2/19/2013 4:52:27 AM

Folks you are missing a key point in the report. " ...Several countries have asked to build the nuclear power plant, which will possess four units." Four units...not one unit. Four reactors at one plant site. So each unit will cost a little over $6 billion which is about average for today.

Cem Ian Hanley

2/16/2013 7:50:58 AM

There bis absolutely no way that any nuclear power plant any wher on earth can cost anything like 25 billion dollars. You couild build one on the moon nfor that. For goodness sake, at current oil prices, solar is a viable option. Taner Yildiz has his numbers completely wrong.

mok 10501

2/14/2013 7:29:40 PM

What are you building for $25 B? Cadillac to carry cow manure? You can built at least 7 to 8 of 1400MWe plants with that much money. It looks like there is an reporting error in those numbers.

ismail demir

2/14/2013 7:21:33 PM

German solar companies look for fools to abuse.If Turkey spends 1 trillion dollars to solar energy, it may produce her energy needs.Buying solar panels only benefits Germans.That is why German Government is the biggest funder of enviromentalists worlwide.


2/14/2013 6:17:07 PM

Optimism is a good thing, but does not power up your iphone. I am all for maximizing alternate energy sources. No matter what investments are made, modern society's need of energy density can not be met with solar and wind alone. We passed that point about 100 years ago. That is a fact. Wishful thinking is no substitute for basic math.
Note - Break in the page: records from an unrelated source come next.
File: src/verilog/dsc_map.svh
`ifndef DSC_MAP_SVH
`define DSC_MAP_SVH
// opcode field position in every fetched word
`define DSC_OPC_MSB 23
`define DSC_OPC_LSB 16
// opcode values per class (values chosen for this core)
`define DSC_OP_NOP 8'h00
`define DSC_OP_TWO_A 8'h02
`define DSC_OP_TWO_B 8'h04
`define DSC_OP_TWO_C 8'h08
`define DSC_RELATIVE_JUMP_OP 8'h37
`define DSC_OP_IND_JUMP 8'h01
`define DSC_OP_TBL_RD 8'hBA
`define DSC_OP_TBL_WR 8'hBB
`define DSC_OP_SUB_EXIT 8'h06
`define DSC_INTERRUPT_EXIT_OP 8'h07
`define DSC_OP_SKIP_A 8'hA6
`define DSC_OP_SKIP_B 8'hA7
`define DSC_OP_MOVE_DBL 8'hBE
`define DSC_OP_MULT_ACC 8'hC0
`define DSC_OP_SQUARE 8'hC1
`define DSC_OP_DSP_ADD 8'hCB
`define DSC_OP_FILE 8'hB4
`define DSC_OP_BITOP 8'hA0
`define DSC_OP_ULIT 8'hB0
`define DSC_OP_SLIT 8'hB2
// operand field positions
`define DSC_F_MSB 12
`define DSC_DEST_SEL 13
`define DSC_BYTE_SEL 14
`define DSC_LIT_MSB 13
`define DSC_LIT_LSB 4
`define DSC_BIT_MSB 15
`define DSC_BIT_LSB 12
`define DSC_BASE_MSB 18
`define DSC_BASE_LSB 15
`define DSC_DST_MSB 10
`define DSC_DST_LSB 7
`define DSC_ACC_SEL 15
`define DSC_AWB_SEL 14
// pair code sits below the accumulator and write-back selects, clear of the opcode
`define DSC_PAIR_MSB 13
`define DSC_PAIR_LSB 11
`define DSC_FILE_OP_DEFAULT_REGISTER 4'h0
`define DSC_ACC_WRITEBACK_REG 4'hD
`define DSC_BYTE_LIT_MAX 10'h0FF
// register offsets and reset values
`define DSC_REG_CTRL 2'h0
`define DSC_REG_FLAGS 2'h1
`define DSC_REG_ERR 2'h2
`define DSC_REG_LAST 2'h3
`define DSC_CTRL_RST 1'b1
`endif

File: src/verilog/dsc_pkg.sv
`default_nettype none
package dsc_pkg;
   typedef enum logic [3:0] {
      CLS_NOP, CLS_PLAIN, CLS_TWO, CLS_LONG, CLS_SKIP, CLS_MOVD,
      CLS_MULT, CLS_SQR, CLS_DSP, CLS_FILE, CLS_BIT, CLS_ULIT, CLS_SLIT
   } dsc_cls_e;
   typedef enum logic [2:0] {
      ST_RUN, ST_SECOND, ST_STALL, ST_SKIP1, ST_SKIP2
   } dsc_st_e;
   typedef struct packed {
      dsc_st_e     st;
      logic [1:0]  cnt;
      logic        ready;
      logic        issue;
      logic        nop;
      logic        second;
      logic [7:0]  opcode;
      dsc_cls_e    cls;
      logic [12:0] faddr;
      logic        to_file_op_default_register;
      logic        byte_sel;
      logic        dword;
      logic [9:0]  ulit;
      logic [15:0] slit;
      logic [22:0] pal;
      logic [3:0]  bitpos;
      logic [3:0]  base;
      logic [3:0]  src2;
      logic [3:0]  dest;
      logic        acc_b;
      logic [3:0]  mul_a;
      logic [3:0]  mul_b;
      logic        awb_inc;
      logic [4:0]  upd_mcu;
      logic [3:0]  upd_dsp;
      logic [1:0]  cycles;
      logic        en;
      logic [4:0]  mcu;
      logic [3:0]  dsp;
      logic [3:0]  err;
      logic        ack;
      logic [31:0] rdat;
   } dsc_state_s;
endpackage
`default_nettype wire

File: src/verilog/dsc_idec.sv
// Contract
// - single word is 24 bits: 8-bit opcode then operand fields
// - only three opcodes take two words; all others take one
// - two-word form holds 48 bits; second word top byte is zero
// - a stray second word executes as no operation
// - two-word instructions take two instruction cycles
// - one cycle, two when condition true or program counter changes
// - jumps, calls, table access and returns take two or three cycles
// - taken skip costs two cycles, three over a two-word instruction
// - double-word moves take two cycles
// - file operand address spans 0 to 0x1FFF
// - file result goes to the file register or working register zero
// - 23-bit program address literal always has bit zero clear
// - unsigned 10-bit literal is 0..255 for bytes, 0..1023 for words
// - word size by default; suffix picks byte or double word
// - multiply class selects accumulator A or B plus operand fields
// - accumulator write-back goes to W13 or [W13] post-increment by 2
// - alu updates carry, digit carry, negative, excess; zero is sticky
// - dsp updates excess and clamp flags per accumulator
// - bit position field is 4 bits, positions 0 to 15
// - signed 10-bit literal is two's complement, -512 to 511
// - base source register is any of W0..W15, no modifier
// - square uses one register W4..W7; others a distinct pair there
`timescale 1ns/1ps
`default_nettype none
`include "dsc_map.svh"
module dsc_idec
   import dsc_pkg::*;
#(
   parameter int ADR_W = 8
) (
   // clock and reset
   input  wire logic        clk_i,
   input  wire logic        rst_i,
   // classic wishbone slave
   input  wire logic        cyc_i,
   input  wire logic        stb_i,
   input  wire logic        we_i,
   input  wire logic [ADR_W-1:0] adr_i,
   input  wire logic [3:0]  sel_i,
   input  wire logic [31:0] dat_i,
   output logic [31:0]      dat_o,
   output logic             ack_o,
   // fetch side
   input  wire logic        instr_valid_i,
   input  wire logic [23:0] instr_word_i,
   input  wire logic        cond_true_i,
   input  wire logic        pc_change_i,
   input  wire logic        third_cycle_i,
   output logic             ready_o,
   // datapath results
   input  wire logic        alu_done_i,
   input  wire logic [4:0]  alu_flags_i,
   input  wire logic        dsp_done_i,
   input  wire logic [1:0]  dsp_flags_i,
   // decoded instruction
   output logic             issue_o,
   output logic             nop_o,
   output logic             second_o,
   output logic [1:0]       exec_cycles_o,
   output logic [7:0]       opcode_o,
   output logic [12:0]      file_addr_o,
   output logic             to_default_reg_o,
   output logic             byte_op_o,
   output logic             dword_op_o,
   output logic [9:0]       ten_bit_unsigned_literal_o,
   output logic [15:0]      ten_bit_signed_literal_o,
   output logic [22:0]      program_address_literal_o,
   output logic [3:0]       bit_position_field_o,
   output logic [3:0]       base_source_reg_o,
   output logic [3:0]       second_source_operand_o,
   output logic [3:0]       result_destination_operand_o,
   output logic             acc_b_sel_o,
   output logic [3:0]       mul_reg_a_o,
   output logic [3:0]       mul_reg_b_o,
   output logic [3:0]       acc_writeback_target_o,
   output logic             acc_writeback_postinc_o,
   output logic [4:0]       upd_mcu_flags_o,
   output logic [3:0]       upd_dsp_flags_o
);
   // the unmapped-address test needs at least one bit above the word index
   if (ADR_W < 5) begin : g_chk
      $error("ADR_W must be at least 5");
   end

   dsc_state_s s, n;

   function automatic dsc_cls_e dsc_class(input logic [7:0] op);
      case (op)
         `DSC_OP_NOP:            return CLS_NOP;
         `DSC_OP_TWO_A,
         `DSC_OP_TWO_B,
         `DSC_OP_TWO_C:          return CLS_TWO;
         `DSC_RELATIVE_JUMP_OP,
         `DSC_OP_IND_JUMP,
         `DSC_OP_TBL_RD,
         `DSC_OP_TBL_WR,
         `DSC_OP_SUB_EXIT,
         `DSC_INTERRUPT_EXIT_OP: return CLS_LONG;
         `DSC_OP_SKIP_A,
         `DSC_OP_SKIP_B:         return CLS_SKIP;
         `DSC_OP_MOVE_DBL:       return CLS_MOVD;
         `DSC_OP_MULT_ACC:       return CLS_MULT;
         `DSC_OP_SQUARE:         return CLS_SQR;
         `DSC_OP_DSP_ADD:        return CLS_DSP;
         `DSC_OP_FILE:           return CLS_FILE;
         `DSC_OP_BITOP:          return CLS_BIT;
         `DSC_OP_ULIT:           return CLS_ULIT;
         `DSC_OP_SLIT:           return CLS_SLIT;
         default:                return CLS_PLAIN;
      endcase
   endfunction

   function automatic logic [31:0] lane_mask(input logic [3:0] sel);
      logic [31:0] m;
      m = 32'h0000_0000;
      for (int i = 0; i < 4; i++) begin
         m[i*8 +: 8] = {8{sel[i]}};
      end
      return m;
   endfunction

   logic        acc;
   logic [23:0] w;
   dsc_cls_e    c;
   logic        hit;
   logic        mapped;
   logic [31:0] m;
   logic [31:0] nv;

   always_comb begin
      n = s;
      n.issue = 1'b0;
      n.nop = 1'b0;
      n.second = 1'b0;
      acc = instr_valid_i & s.ready;
      w = instr_word_i;
      c = dsc_class(w[`DSC_OPC_MSB:`DSC_OPC_LSB]);
      hit = cyc_i & stb_i & ~s.ack;
      mapped = (adr_i[ADR_W-1:4] == '0);
      m = lane_mask(sel_i);
      nv = 32'h0000_0000;

      // register bus: ack one cycle after the strobe, dropped next
      n.ack = hit;
      if (hit & ~we_i) begin
         n.rdat = 32'h0000_0000;
         if (mapped) begin
            case (adr_i[3:2])
               `DSC_REG_CTRL:  n.rdat = {31'h0, s.en};
               `DSC_REG_FLAGS: n.rdat = {20'h0, s.dsp, 3'h0, s.mcu};
               `DSC_REG_ERR:   n.rdat = {28'h0, s.err};
               `DSC_REG_LAST:  n.rdat = {22'h0, s.cycles, s.opcode};
               default:        n.rdat = 32'h0000_0000;
            endcase
         end
      end
      if (hit & we_i & mapped) begin
         case (adr_i[3:2])
            `DSC_REG_CTRL: begin
               nv = ({31'h0, s.en} & ~m) | (dat_i & m);
               n.en = nv[0];
            end
            `DSC_REG_FLAGS: begin
               nv = ({20'h0, s.dsp, 3'h0, s.mcu} & ~m) | (dat_i & m);
               n.mcu = nv[4:0];
               n.dsp = nv[11:8];
            end
            // write one to clear; a hardware set below still wins
            `DSC_REG_ERR: n.err = s.err & ~(dat_i[3:0] & m[3:0]);
            default: ;
         endcase
      end

      // status flags; alu results only ever clear zero, so a multi-word chain keeps it
      if (alu_done_i) begin
         for (int i = 1; i < 5; i++) begin
            if (s.upd_mcu[i]) n.mcu[i] = alu_flags_i[i];
         end
         if (s.upd_mcu[0]) n.mcu[0] = n.mcu[0] & alu_flags_i[0];
      end
      if (dsp_done_i) begin
         n.dsp = (n.dsp & ~s.upd_dsp) |
                 ({{2{dsp_flags_i[1]}}, {2{dsp_flags_i[0]}}} & s.upd_dsp);
      end

      case (s.st)
         ST_RUN: begin
            if (acc) begin
               n.opcode = w[`DSC_OPC_MSB:`DSC_OPC_LSB];
               n.cls = c;
               n.faddr = w[`DSC_F_MSB:0];
               n.to_file_op_default_register = (c == CLS_FILE) & w[`DSC_DEST_SEL];
               n.dword = (c == CLS_MOVD);
               n.byte_sel = ~n.dword & w[`DSC_BYTE_SEL];
               n.ulit = w[`DSC_LIT_MSB:`DSC_LIT_LSB];
               n.slit = {{6{w[`DSC_LIT_MSB]}}, w[`DSC_LIT_MSB:`DSC_LIT_LSB]};
               n.bitpos = w[`DSC_BIT_MSB:`DSC_BIT_LSB];
               n.base = w[`DSC_BASE_MSB:`DSC_BASE_LSB];
               n.src2 = w[3:0];
               n.dest = n.to_file_op_default_register ? `DSC_FILE_OP_DEFAULT_REGISTER
                                  : w[`DSC_DST_MSB:`DSC_DST_LSB];
               n.acc_b = w[`DSC_ACC_SEL];
               n.awb_inc = w[`DSC_AWB_SEL];
               n.pal = {7'h00, w[15:1], 1'b0};
               if (c == CLS_TWO && w[0]) n.err[3] = 1'b1;
               if (c == CLS_ULIT && n.byte_sel && n.ulit > `DSC_BYTE_LIT_MAX) begin
                  n.err[1] = 1'b1;
               end
               // operand pair: square repeats one register, others distinct
               n.mul_a = 4'h4;
               n.mul_b = 4'h5;
               if (c == CLS_SQR) begin
                  n.mul_a = {2'b01, w[`DSC_PAIR_LSB+1:`DSC_PAIR_LSB]};
                  n.mul_b = n.mul_a;
               end else if (c == CLS_MULT) begin
                  case (w[`DSC_PAIR_MSB:`DSC_PAIR_LSB])
                     3'h0: begin n.mul_a = 4'h4; n.mul_b = 4'h5; end
                     3'h1: begin n.mul_a = 4'h4; n.mul_b = 4'h6; end
                     3'h2: begin n.mul_a = 4'h4; n.mul_b = 4'h7; end
                     3'h3: begin n.mul_a = 4'h5; n.mul_b = 4'h6; end
                     3'h4: begin n.mul_a = 4'h5; n.mul_b = 4'h7; end
                     3'h5: begin n.mul_a = 4'h6; n.mul_b = 4'h7; end
                     default: n.err[2] = 1'b1;
                  endcase
               end
               n.upd_mcu = (c == CLS_FILE || c == CLS_ULIT ||
                            c == CLS_SLIT || c == CLS_PLAIN) ? 5'h1F : 5'h00;
               n.upd_dsp = (c == CLS_MULT || c == CLS_SQR || c == CLS_DSP)
                           ? (n.acc_b ? 4'hA : 4'h5) : 4'h0;
               n.issue = (c != CLS_NOP);
               n.nop = (c == CLS_NOP);
               n.cycles = 2'd1;
               case (c)
                  CLS_TWO: begin
                     n.st = ST_SECOND;
                     n.cycles = 2'd2;
                  end
                  CLS_LONG: begin
                     n.st = ST_STALL;
                     n.cnt = third_cycle_i ? 2'd2 : 2'd1;
                     n.cycles = third_cycle_i ? 2'd3 : 2'd2;
                  end
                  CLS_MOVD: begin
                     n.st = ST_STALL;
                     n.cnt = 2'd1;
                     n.cycles = 2'd2;
                  end
                  CLS_SKIP: begin
                     if (cond_true_i) n.st = ST_SKIP1;
                  end
                  CLS_NOP: ;
                  default: begin
                     if (cond_true_i | pc_change_i) begin
                        n.st = ST_STALL;
                        n.cnt = 2'd1;
                        n.cycles = 2'd2;
                     end
                  end
               endcase
            end
         end
         ST_SECOND: begin
            if (acc) begin
               n.second = 1'b1;
               n.pal[22:16] = w[6:0];
               if (w[`DSC_OPC_MSB:`DSC_OPC_LSB] != `DSC_OP_NOP) n.err[0] = 1'b1;
               n.st = ST_RUN;
            end
         end
         ST_STALL: begin
            n.nop = 1'b1;
            n.cnt = s.cnt - 2'd1;
            if (s.cnt == 2'd1) n.st = ST_RUN;
         end
         ST_SKIP1: begin
            if (acc) begin
               n.nop = 1'b1;
               n.st = (c == CLS_TWO) ? ST_SKIP2 : ST_RUN;
            end
         end
         ST_SKIP2: begin
            if (acc) begin
               n.nop = 1'b1;
               n.st = ST_RUN;
            end
         end
         default: n.st = ST_RUN;
      endcase
      // fetch is held off only while stall bubbles run or software disables
      n.ready = n.en & (n.st != ST_STALL);
   end

   always_ff @(posedge clk_i) begin
      if (rst_i) begin
         s <= '0;
         s.en <= `DSC_CTRL_RST;
         s.ready <= `DSC_CTRL_RST;
      end else begin
         s <= n;
      end
   end

   assign dat_o = s.rdat;
   assign ack_o = s.ack;
   assign ready_o = s.ready;
   assign issue_o = s.issue;
   assign nop_o = s.nop;
   assign second_o = s.second;
   assign exec_cycles_o = s.cycles;
   assign opcode_o = s.opcode;
   assign file_addr_o = s.faddr;
   assign to_default_reg_o = s.to_file_op_default_register;
   assign byte_op_o = s.byte_sel;
   assign dword_op_o = s.dword;
   assign ten_bit_unsigned_literal_o = s.ulit;
   assign ten_bit_signed_literal_o = s.slit;
   assign program_address_literal_o = s.pal;
   assign bit_position_field_o = s.bitpos;
   assign base_source_reg_o = s.base;
   assign second_source_operand_o = s.src2;
   assign result_destination_operand_o = s.dest;
   assign acc_b_sel_o = s.acc_b;
   assign mul_reg_a_o = s.mul_a;
   assign mul_reg_b_o = s.mul_b;
   assign acc_writeback_target_o = `DSC_ACC_WRITEBACK_REG;
   assign acc_writeback_postinc_o = s.awb_inc;
   assign upd_mcu_flags_o = s.upd_mcu;
   assign upd_dsp_flags_o = s.upd_dsp;
endmodule
`default_nettype wire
Then again, we have a society that does not belive in Darwin's theory by the largest margin in the world.

Optimist 23

2/14/2013 5:33:09 PM

With wind and solar Turkey could easily get 20 percent of its electricity in a few years. It is also price competitive compared to atomic energy. To consider the risk of earthquakes in TK, irresponsible to say the least. On wind and solar TK could develop a technology it could sell all over ME. Atomic technology will remain in the hands of Russians

Tayyar Abi

2/14/2013 5:07:47 PM

How many years of danger must elapse before this idiotic and dangerous plan even pays for itself?


2/14/2013 4:02:35 PM

Faruk bey, what fairy tale book is that from? Turkey and the world needs nuclear energy. It is the cleanest and can be the safest. No amount of investment in alternative energy can possibly meet more than 20% of Turkey's needs, and that is a practical theoretical maximum. That is not without cost either. Where is 80% coming from? Fusion is about 100 yrs away still. Half ignorance is worse than full ignorance at times. Sooner we learn how to deal with nuclear better it is.

dogan kemal ileri

2/14/2013 10:24:42 AM

Faruk Beisser the establishment of nuclear power stations in Turkiye isn't just about energy production nor its diversification. Turkiye needs to join the list of advanced technology nations in the world. We can't make a living on the range of low technology produce or agriculture alone. Besides nuclear technology is paramount in medical care to all walks of industry let alone research. Turkiye's venture into the nuclear sphere is much belated its well time to rectify this and march on.

Faruk Beisser

2/14/2013 9:29:51 AM

Alone with solar energy Turkey could not only supply its own need, but also that of neighboring countries. How much is Gülen/Erbakan AKP and this minister going to rip off from the companies vying for a contract? And Cernobyl was not enough to poison the area round Sinop, let us merrily contaminate more areas of Turkey, future generations will thank us, pardon, thank the saviors of AKP.